Once the proximal locking is complete, a perfectly circular lateral view of the distal nail hole is necessary. With the proximal femur stabilized, the distal femur can be rotated either internally or externally until the two condyles are superimposed on each other. Once they are aligned, the distal nails can be locked.

(34:55) Raoul’s comparison of the Espinoza method to the previous/conventional technique

Raoul (2002) compared the Espinoza method to the conventional technique, which used the patella and lesser trochanter to determine rotation/anteversion. Especially using first-generation femoral nails, which have no anteversion function, the older system depended on accurate fluoroscopic views. To judge the amount of rotation, the patella would have to be centred over the distal femur and the lesser trochanter neither prominent nor hidden—which would indicate respectively either external or internal malrotation—and the fractured femur stabilized in the neutral position.

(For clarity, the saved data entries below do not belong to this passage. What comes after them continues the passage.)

===== src/rtl/core/bfdh_pkg.sv =====
// Package: shared constants and types for the Bloom filter block.
package bfdh_pkg;
  localparam int unsigned MAX_BITS_DEF   = 65536;
  localparam int unsigned MAX_HASHES_DEF = 16;
  localparam int unsigned BITCNT_W = 17;
  localparam int unsigned HASHCNT_W = 5;
  localparam int unsigned KEY_W = 64;
  localparam int unsigned CFG_W = 64;
  localparam int unsigned QDEPTH = 2;

  localparam logic [1:0] REG_BIT_COUNT  = 2'd0;
  localparam logic [1:0] REG_HASH_COUNT = 2'd1;
  localparam logic [1:0] REG_HASH_SALT  = 2'd2;

  localparam logic OP_ADD   = 1'b0;
  localparam logic OP_QUERY = 1'b1;

  // One classified item: everything the back end needs.
  typedef struct packed {
    logic             opcode;
    logic [KEY_W-1:0] h1;
    logic [KEY_W-1:0] h2;
  } job_t;
endpackage


===== src/rtl/core/bfdh_front.sv =====
// Front end: takes items, forms both hashes, queues jobs for the back end.
module bfdh_front #(
  parameter int unsigned DEPTH = bfdh_pkg::QDEPTH
) (
  input  logic                      clk,
  input  logic                      rst,
  input  logic                      start,
  input  logic                      opcode,
  input  logic [bfdh_pkg::KEY_W-1:0] key,
  input  logic [bfdh_pkg::KEY_W-1:0] salt,
  output logic                      full,
  output logic                      job_valid,
  output bfdh_pkg::job_t            job,
  input  logic                      job_take
);
  localparam int unsigned PW = (DEPTH > 1) ? $clog2(DEPTH) : 1;
  bfdh_pkg::job_t  q [DEPTH];
  logic [PW-1:0]   wp, rp;
  logic [PW:0]     cnt;
  logic            push;

  assign full = (cnt == (PW+1)'(DEPTH));
  assign push = start && !full;
  assign job_valid = (cnt != '0);
  assign job = q[rp];

  always_ff @(posedge clk) begin
    if (rst) begin
      wp <= '0;
      rp <= '0;
      cnt <= '0;
    end else begin
      if (push) begin
        wp <= (wp == PW'(DEPTH-1)) ? '0 : wp + 1'b1;
      end
      if (job_take) begin
        rp <= (rp == PW'(DEPTH-1)) ? '0 : rp + 1'b1;
      end
      cnt <= cnt + (PW+1)'(push) - (PW+1)'(job_take);
    end
    if (push) begin
      q[wp] <= '{opcode: opcode, h1: key, h2: key ^ salt};
    end
  end
endmodule


===== config.mk =====
export PLATFORM = sky130hd
export DESIGN_NAME = bfdh_front
export DESIGN_NICKNAME = d
export VERILOG_FILES = /design/src/rtl/core/bfdh_pkg.sv /design/src/rtl/core/bfdh_front.sv
export SDC_FILE = /design/constraint.sdc
export NUM_CORES = 1
export LEC_CHECK = 0
export BUFFER_PORTS_ARGS = -buffer_cell sky130_fd_sc_hd__clkbuf_2
export CORE_ASPECT_RATIO = 2
export CORE_MARGIN = 10
export CORE_UTILIZATION = 48
export CTS_BUF_LIST = sky130_fd_sc_hd__clkbuf_2
export DETAILED_ROUTE_END_ITERATION = 8
export PLACE_DENSITY_LB_ADDON = 0.1
export RECOVER_POWER = 25
export SETUP_SLACK_MARGIN = 0.1
export SLEW_MARGIN = 15
export SYNTH_ARGS = -nofsm -noshare
export SYNTH_HDL_FRONTEND = slang
export SYNTH_SLANG_ARGS = --single-unit

===== constraint.sdc =====
create_clock -name clk -period 10.67 [get_ports clk]
set_input_delay 0.5335 -clock clk [delete_from_list [all_inputs] [get_ports clk]]
set_output_delay 0.5335 -clock clk [all_outputs]
set_load 0.01 [all_outputs]

---- Yosys cells after proc, flatten, opt, wreduce, memory -nomap -nowiden ----
Memory sizes are Yosys's and may differ from the RTL's. A register that Yosys moved wholly into a read port is not among the register bits.
Index checks and enable logic that the tools add are counted.
Widths: inputs -> output; s select.
storage, ports and cells
  register bits after elaboration ......... 4
  bits of input ports ..................... 133
  bits in read-only memories .............. 0
  memories kept ........................... 1
  latch bits .............................. 0
  memory bits (writable) .................. 258
  word-level logic and storage cells ...... 19
  output and inout port bits .............. 131
memories
  name  words  width  read ports  clocked after memory_dff  wr ports  line              text
  q     2      129    1           1                         1         bfdh_front.sv:17  bfdh_pkg::job_t q [DEPTH];
cells by class
  shift-type cells ........................ 0
  muxes and demuxes ....................... 6
  $mul .................................... 0
  reduce and logical (&&, ||, !) cells .... 3
  add/sub/neg operators ................... 4
  equal/unequal tests ..................... 1
  magnitude comparators ................... 0
  divide/modulo/power cells ............... 0
  bitwise gates (word level) .............. 1
operators with widths
  cell                 number
  $xor 64x64->64       1
  $mux 1               6
  $add 1x1->1 const B  2
  $add 2x1->2          1
  $eq 2x2->1 const B   1
  $reduce_bool 2->1    1
  $sub 2x1->2          1
  $logic_and 1x1->1    1
  $logic_not 1->1      1

---- Logic depth before layout (Yosys ltp) ----
Gate-level depths: netlist of run 1.
  depth after elaboration ................. 5
  gate-level depth with buffers ........... 8
  mapped depth without buffers ............ 8

---- Least setup slack after synthesis of run 1 ----
OpenSTA, ideal clock, no wires.
  path type ............................... input to register
  start point ............................. input start
  end point ............................... memory q[1][0] (netlist bit), enable pin
  setup slack ............................. 6.613 ns
  stages .................................. 1
  buffers on the path ..................... 0
  data required time ...................... 10.166 ns
  arrival ................................. 3.553 ns
  library setup time ...................... 0.504 ns
  cells stage by stage .................... and3_1
between the ends
  longest elaborated chain between the ends .. 3
ends and longest elaborated chain
  item                          line              text
  start, declared               bfdh_front.sv:7   input logic start,
  $logic_and 1x1->1             bfdh_front.sv:23  assign push = start && !full;
  $mux 1                        bfdh_front.sv:41  if (push) begin
  $mux 1 (not written as such)  bfdh_front.sv:42  q[wp] <= '{opcode: opcode, h1: key, h2: key ^ salt};
  end, declared                 bfdh_front.sv:17
No other way between the ends.

==> results of run 1 <==
## timing repair
action,CTS,global route
hold endpoints to repair,242,0
hold buffers,124,0
gates resized for setup,0,0
## where the power goes
part / leakage, nW / total, mW / internal, mW / switching, mW
Sequential: 2.45 / 1.29 / 1.26 / 0.0317
Clock: 0.364 / 0.548 / 0.203 / 0.345
Combinational: 2.27 / 0.390 / 0.178 / 0.213
Total: 5.08 / 2.23 / 1.64 / 0.590
## layout make-up
cell class	instances	area (um^2)	share of cell area [%]
well taps	269	337	2.53
flip-flops and latches	263	7850	59.0
repair buffers	390	2500	18.8
clock buffers	83	415	3.12
diodes	1	2.50	0.0188
inverters	4	17.5	0.132
multi-input cells	210	2130	16.0
clock inverters	12	45.0	0.339
## stage by stage
| step | util, % | cells |
|---|---|---|
| 5_1_grt | 63.6 | 1232 |
| 3_5_place_dp | 55.8 | 1012 |
| 2_1_floorplan | - | 491 |
| 6_report | 63.6 | 1232 |
| 3_3_place_gp | 55.8 | 1012 |
| 4_1_cts | 63.9 | 1231 |
## sequential cells by signal, summed over array words and instances, names as in the netlist, named ones only
signal and flops:
rp 1, cnt 2, q 258, wp 1
## worst paths after layout
check / cells after the start / endpoint / startpoint / slack (ns)
max reg2reg: 5 / q[0][111]$_DFFE_PP_ / cnt[0]$_SDFF_PP0_ / 7.78
max: 3 / job[12] / flop / 6.94
min reg2reg: 2 / wp$_SDFFE_PP0P_ / wp$_SDFFE_PP0P_ / 0.52
min: 2 / q[0][7]$_DFFE_PP_ / salt[7] / 0.11
## layout by cell type, fill, tap and decap left out, types with 2 or more instances in the layout
cell and count:
buf_4 3, clkbuf_1 64, clkbuf_2 282, clkinv_1 12, dfxtp_1 4, dlygate4sd3_1 124, edfxtp_1 258, ha_1 2
inv_1 3, mux2_2 129, nor2_1 3, xor2_1 65
## worst max-delay path: cells and delay by family, from the launching register on
family	cells	cell delay, ns
buffers and inverters	2	0.91
flip-flops	1	0.96
multiplexers	1	0.44
## Yosys cell counts
| cell type | instances |
|---|---|
| mux2_2 | 129 |
| dfxtp_1 | 5 |
| o21ai_0 | 1 |
| nor2b_1 | 1 |
| xnor2_1 | 1 |
| nor2_1 | 3 |
| nor3_1 | 1 |
| nand2_1 | 1 |
| or2_2 | 1 |
| nand2b_2 | 1 |
| ha_1 | 2 |
| and2_1 | 1 |
| buf_6 | 13 |
| and3_1 | 1 |
| xor2_1 | 65 |
| or3_1 | 1 |
| inv_1 | 4 |
| a21oi_1 | 1 |
| edfxtp_1 | 258 |
| buf_2 | 1 |
## cells by family (layout without fill, tap and decap cells)
group	count (synthesis)	count (layout)
muxes	129	129
AOI/OAI and AO/OA	2	2
other	0	1
adders and majority gates	2	2
buffers and inverters	18	489
DFF	263	263
xor gates and xnor gates	66	66
and+or+nand+nor	11	11
## layer usage
metal,vias up,part of all wire [%],GRT usage (%)
met1,2860,34,15.8
li1,2786,-,-
met2,216,56,29.3
met4,0,2.2,6.53
met5,-,0,0
met3,39,8.2,5.45
==> out/qor.txt, run 1 <==
H-tree depth - 2
LEAKAGE - 5.08 nW
Worst-path clk slew - 0.12 ns
Max-Cap Viols - 0
Fillers - 1630
Max Transition Viols Final - 0
DRT Wirelength - 22.6 mm
Yosys reg bits - 263
Inserted Clock Buffers - 54
Worst slew pin tran - 0.939 ns
Slew headroom - 37.4%
Hold WS - 0.110 ns
Multiplexer share of the synthesized area - 14.3%
Skew-Pair Late Insertion Delay - 0.77 ns
Largest net degree at the start of global routing - 70
Run status - finished, final reports clean
Average vias per placed instance - 4.79
Critical Path Source Type - flop
Gp weighted congestion - 0.753
Clock sink count - 263
Setup TNS - 0 ns
Core Area - 20900 um^2
Synth unique cells - 20
Initial cell density of the core - 48.5%
Setup slack at placement - 7.58 ns
Root Driver - clkbuf_2
Main combinational cell family by area after synthesis - multiplexers
Post-Syn Area - 10100 um^2
Share of post-route cells with drive strength above 1 - 43.6%
Post-route ant nets - 0
Via count - 5901
Leading area contributor after synthesis - edfxtp_1
First-pass GRT wire length - 34.7 mm
Worst vdd ir - 0.000138 V
Setup Fix Bufs, Post-CTS - 0
Row count - 75
Period minus WS final - 3.73 ns
Slowest CP cell - dfxtp_4
Vias in the first global route - 6762
Post-Syn Area per Cell - 20.7 um^2
Post-route cell area - 13300 um^2
Die Y - 226 um
Cell Chain, Critical Path - buf_4 -> mux2_2 -> clkbuf_2
Fin worst setup slack - 6.94 ns
Initial antenna violation count - 1
1st-iter DRT viols - 225
GR Util All Layers - 16.0%
Max Clk Rate - 268 MHz
Crit. End Element - primary output
Synth warn - 0
Hold Crit Class - input pin to flop
Final Hold Viols - 0
Horiz. Die Dim - 123 um
Layout Nets - 1058
Area contributors post-synth - edfxtp_1 (76%), mux2_2 (14%), xor2_1 (5.6%)
Final Skew - 0.0416 ns
Critical setup path kind - flop to primary output
Seq/Total Area, Yosys - 77.4%
Final setup viols - 0
Critical Path AT - 3.20 ns
Syn Inst Count - 491
Tot Pwr - 2.23 mW
First-pass DRT Iterations - 4
GR Overflow Total - 0
I/O Buffers - 263
Area delta synth->final - 31.2%
Placed Area - 11700 um^2
Yosys top cell area share - 76.4%
Simple-gate share of the synthesized area - 0.592%
Pwr Density - 168 nW/um^2
Syn Nets - 626
Post-synthesis xor/xnor area fraction - 5.70%
WL/cell - 18.4 um
RSZ-0062 raised after global routing - false
Max FO, Critical Path - 69
Worst path required time - 10.14 ns
CTS tree - done
Clock Tree Buf Depth - 3
Hpwl dp - 14.9 mm
Full die area - 27700 um^2
Adder-Cell Fraction of Synth Area - 0.247%
Max incr delay on CP - 0.96 ns
DRC viols - 0
Compound-gate portion of the synthesized area - 0.0987%
Final worst-path cycle share - 35.0%
IO Pins - 264
No activity file was read; power rests on OpenSTA's default activity.
==> run 2: changes to the inputs <==
==> constraint.sdc (replaced) <==
create_clock -name clk -period 3.14 [get_ports clk]
set_input_delay 0.157 -clock clk [delete_from_list [all_inputs] [get_ports clk]]
set_output_delay 0.157 -clock clk [all_outputs]
set_load 0.01 [all_outputs]
==> run 2 against run 1 <==
Via count up 1.8%. Hold slack better by 0.035 ns. Critical path depth unchanged. Count of clock-buffer cells in the layout down 13. Utilization up 0.91 points. Final cell count up 1.9%. Wire length up 6.7%. Combinational power rose to 3.5 times the previous value. Critical path type unchanged. Critical endpoint is now job[120]. Largest cell class unchanged. Highest routed layer unchanged.
==> out/qor.txt, run 2 (synthesis gave the netlist of run 1 again) <==
Run status - finished, final reports clean
FF/Latch Area - 7850 um^2 (unchanged)
I/O Buffers - 263 (unchanged)
Slew headroom - 51.3% (+14 points)
RSZ-0062 raised after global routing - false
Critical Path Source Type - flop
Final setup viols - 0 (unchanged)
Max incr delay on CP - 0.82 ns (-0.14 ns)
Vias in the first global route - 6933 (+2.5%)
Max Clk Rate - 369 MHz
Final worst-path cycle share - 86.3%
Max FO, Critical Path - 50 (-28%)
GR Util All Layers - 17.4% (+1.4 points)
Cell Chain, Critical Path - buf_4 -> mux2_2 -> clkbuf_2
Worst vdd ir - 0.000328 V (+140%)
Final Skew - 0.0318 ns (-0.00986 ns)
IO Pins - 264 (unchanged)
Reg2Reg Setup Slack - 1.17 ns (-6.61 ns)
Most common cell after layout, fill and taps aside - clkbuf_2
# resized after CTS - 0 (unchanged)
Row count - 75 (unchanged)
Worst-path clk slew - 0.10 ns (-0.02 ns)
Core Area - 20900 um^2 (unchanged)
Largest regs - q x258, cnt x2
Full die area - 27700 um^2 (unchanged)
GR Overflow Total - 0 (unchanged)
Horiz. Die Dim - 123 um (unchanged)
1st-iter DRT viols - 235 (+4.4%)
Hold Crit Class - input pin to flop
First-pass GRT wire length - 37.0 mm (+6.6%)
Clock sink count - 263 (unchanged)
Setup TNS - 0 ns (unchanged)
DRC viols - 0 (unchanged)
Crit. End Element - primary output
Post-route ant nets - 0 (unchanged)
Inserted Clock Buffers - 53 (-1.9%)
Average vias per placed instance - 4.79 (about the same)
Clock Tree Buf Depth - 3 (unchanged)
CTS tree - done
First-pass DRT Iterations - 4 (unchanged)
WL/cell - 19.2 um (+4.8%)
Hold EP - q[0][128]$_DFFE_PP_
Critical setup path kind - flop to primary output
Hold Startpoint - opcode
Via count - 6010 (+1.8%)
Buf+Inv Stages, Crit Path - 2 (unchanged)
Worst slew pin tran - 0.730 ns (-0.209 ns)
Fillers - 1568 (-3.8%)
Slowest CP cell - dfxtp_4
Critical Path AT - 2.55 ns (-0.65 ns)
Area of the multi-input gates - 2140 um^2 (+0.24%)
Worst path required time - 2.98 ns (-7.16 ns)
Gp weighted congestion - 0.857 (+14%)
Hold Path Stages - 2 (unchanged)
Die Y - 226 um (unchanged)
Hpwl dp - 16.2 mm (+8.6%)
Pwr Density - 563 nW/um^2 (+240%)
Max Transition Viols Final - 0 (unchanged)
Reg-to-Reg End - q[0][109]$_DFFE_PP_
DRT Wirelength - 24.1 mm (+6.7%)
FF-to-FF Start - cnt[0]$_SDFF_PP0_
Final Hold Viols - 0 (unchanged)
Initial cell density of the core - 48.5% (unchanged)
Most frequent cells in the layout - clkbuf_2 (268), edfxtp_1 (258), dlygate4sd3_1 (133)
H-tree depth - 2 (unchanged)
Reg2Reg Depth - 5 (unchanged)
Placed Area - 11800 um^2 (+0.74%)
Number of flip-flops in the largest register - 258 (unchanged)
Max-Cap Viols - 0 (unchanged)
Area delta synth->final - 33.0%
Largest net degree at the start of global routing - 79 (+13%)
Share of post-route cells with drive strength above 1 - 42.2% (-1.4 points)
Root Driver - clkbuf_2
Period minus WS final - 2.71 ns
Reg with most FFs - q
Post-route cell area - 13500 um^2 (+1.4%)
Top delay family on crit path - flip-flops
Layout Nets - 1070 (+1.1%)
LEAKAGE - 5.13 nW (+0.87%)
Skew-Pair Late Insertion Delay - 0.78 ns (about the same)
Initial antenna violation count - 6 (+5)
-- run 2: cell count changes in the layout (fill, tap and decap cells not counted), sizes merged --
cell / before / now
buf: 3 / 7
clkbuf: 346 / 333
clkinv: 12 / 28
clkinvlp: 0 / 1
diode: 1 / 7
dlygate4sd3: 124 / 133
-- run 2: metrics by stage --
| stage | cells | worst slack, ns | total power [mW] | util (%) | hold WS, ns |
|---|---|---|---|---|---|
| floorplan | 491 | 0.120 | 5.17 | - | 0.226 |
| global placement | 1016 | 1.23 | 5.71 | 56.2 | 0.361 |
| detailed placement | 1016 | 1.18 | 5.75 | 56.2 | 0.360 |
| CTS | 1248 | 0.285 | 7.74 | 64.8 | 0.0155 |
| global route | 1254 | 0.172 | 8.03 | 64.5 | 0.0598 |
| finish | 1255 | 0.432 | 7.60 | 64.5 | 0.145 |
-- run 2: power by group --
| group | switching (mW) | internal (mW) |
|---|---|---|
| Clock | 1.21 | 0.619 |
| Combinational | 0.734 | 0.634 |
| Sequential | 0.116 | 4.29 |
-- run 2: what timing repair did --
item                                   4_1_cts  5_1_grt
endpoints found under the hold margin      294        0
hold buffers                               133        0
setup buffers                                0        0
-- run 2: metal layers --
metal,wire (um),up-vias,track usage (%)
met5,0,-,0
met4,898,0,9.09
met3,1730,59,4.94
met2,13800,234,32.4
met1,7700,2898,16.4
li1,-,2819,-
-- run 2: layout make-up --
class                      instances  share of cell area, %
sequential                       263                   58.2
inverter                           4                  0.139
antenna                            7                  0.130
clock buffer                      70                   2.60
timing repair buffer             403                   19.8
multi-input combinational        210                   15.8
clock inverter                    29                  0.825
tap                              269                   2.49
-- run 2: worst max path at each step --
stage,from,slack [ns],end,depth (start not counted)
floorplan,cnt[0]$_SDFF_PP0_,0.12,q[0][0]$_DFFE_PP_,4
global placement,flop,1.23,job[0],3
detailed placement,flop,1.18,job[119],3
CTS,flop,0.28,job[119],3
global route,flop,0.17,job[116],3
finish,flop,0.43,job[120],3
-- run 2: worst register-to-register path, stage by stage, from the launching register on --
cell and delay (ns):
dfxtp_1 0.37, nand2b_2 0.15, inv_1 0.06, or3_4 0.34, clkinvlp_4 0.10, buf_4 0.55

Espinoza method found superior

Postoperatively, Raoul took a CT scanogram of each patient to measure the amount of anteversion and check for ligament discrepancy. In the traditional group, malrotation of more than 15 degrees was found in eight of the 27 patients (ca.30%). With the Espinoza technique, more than 15 degrees of malrotation was only found in one case. So the conclusion is that, in patients with normal anteversion and comminuted fractures, during locked IM nailing, the inherent anteversion produced by second-generation nails can safely be used to minimize malrotation of the femur, and is superior to the traditional fluoroscopic technique.

Conclusion

Malrotation is a well-known complication in femoral fractures. Treating it with IM nailing and understanding the anatomy of the proximal femur in relation to the distal femur is very important. Preoperative assessment of the other femur—if it is un- or less-injured—is important for preoperative planning. Correct intraoperative fluoroscopic views or postoperative CT scans of the femur are the most reliable ways to assess and correct anteversion and leg-length discrepancy.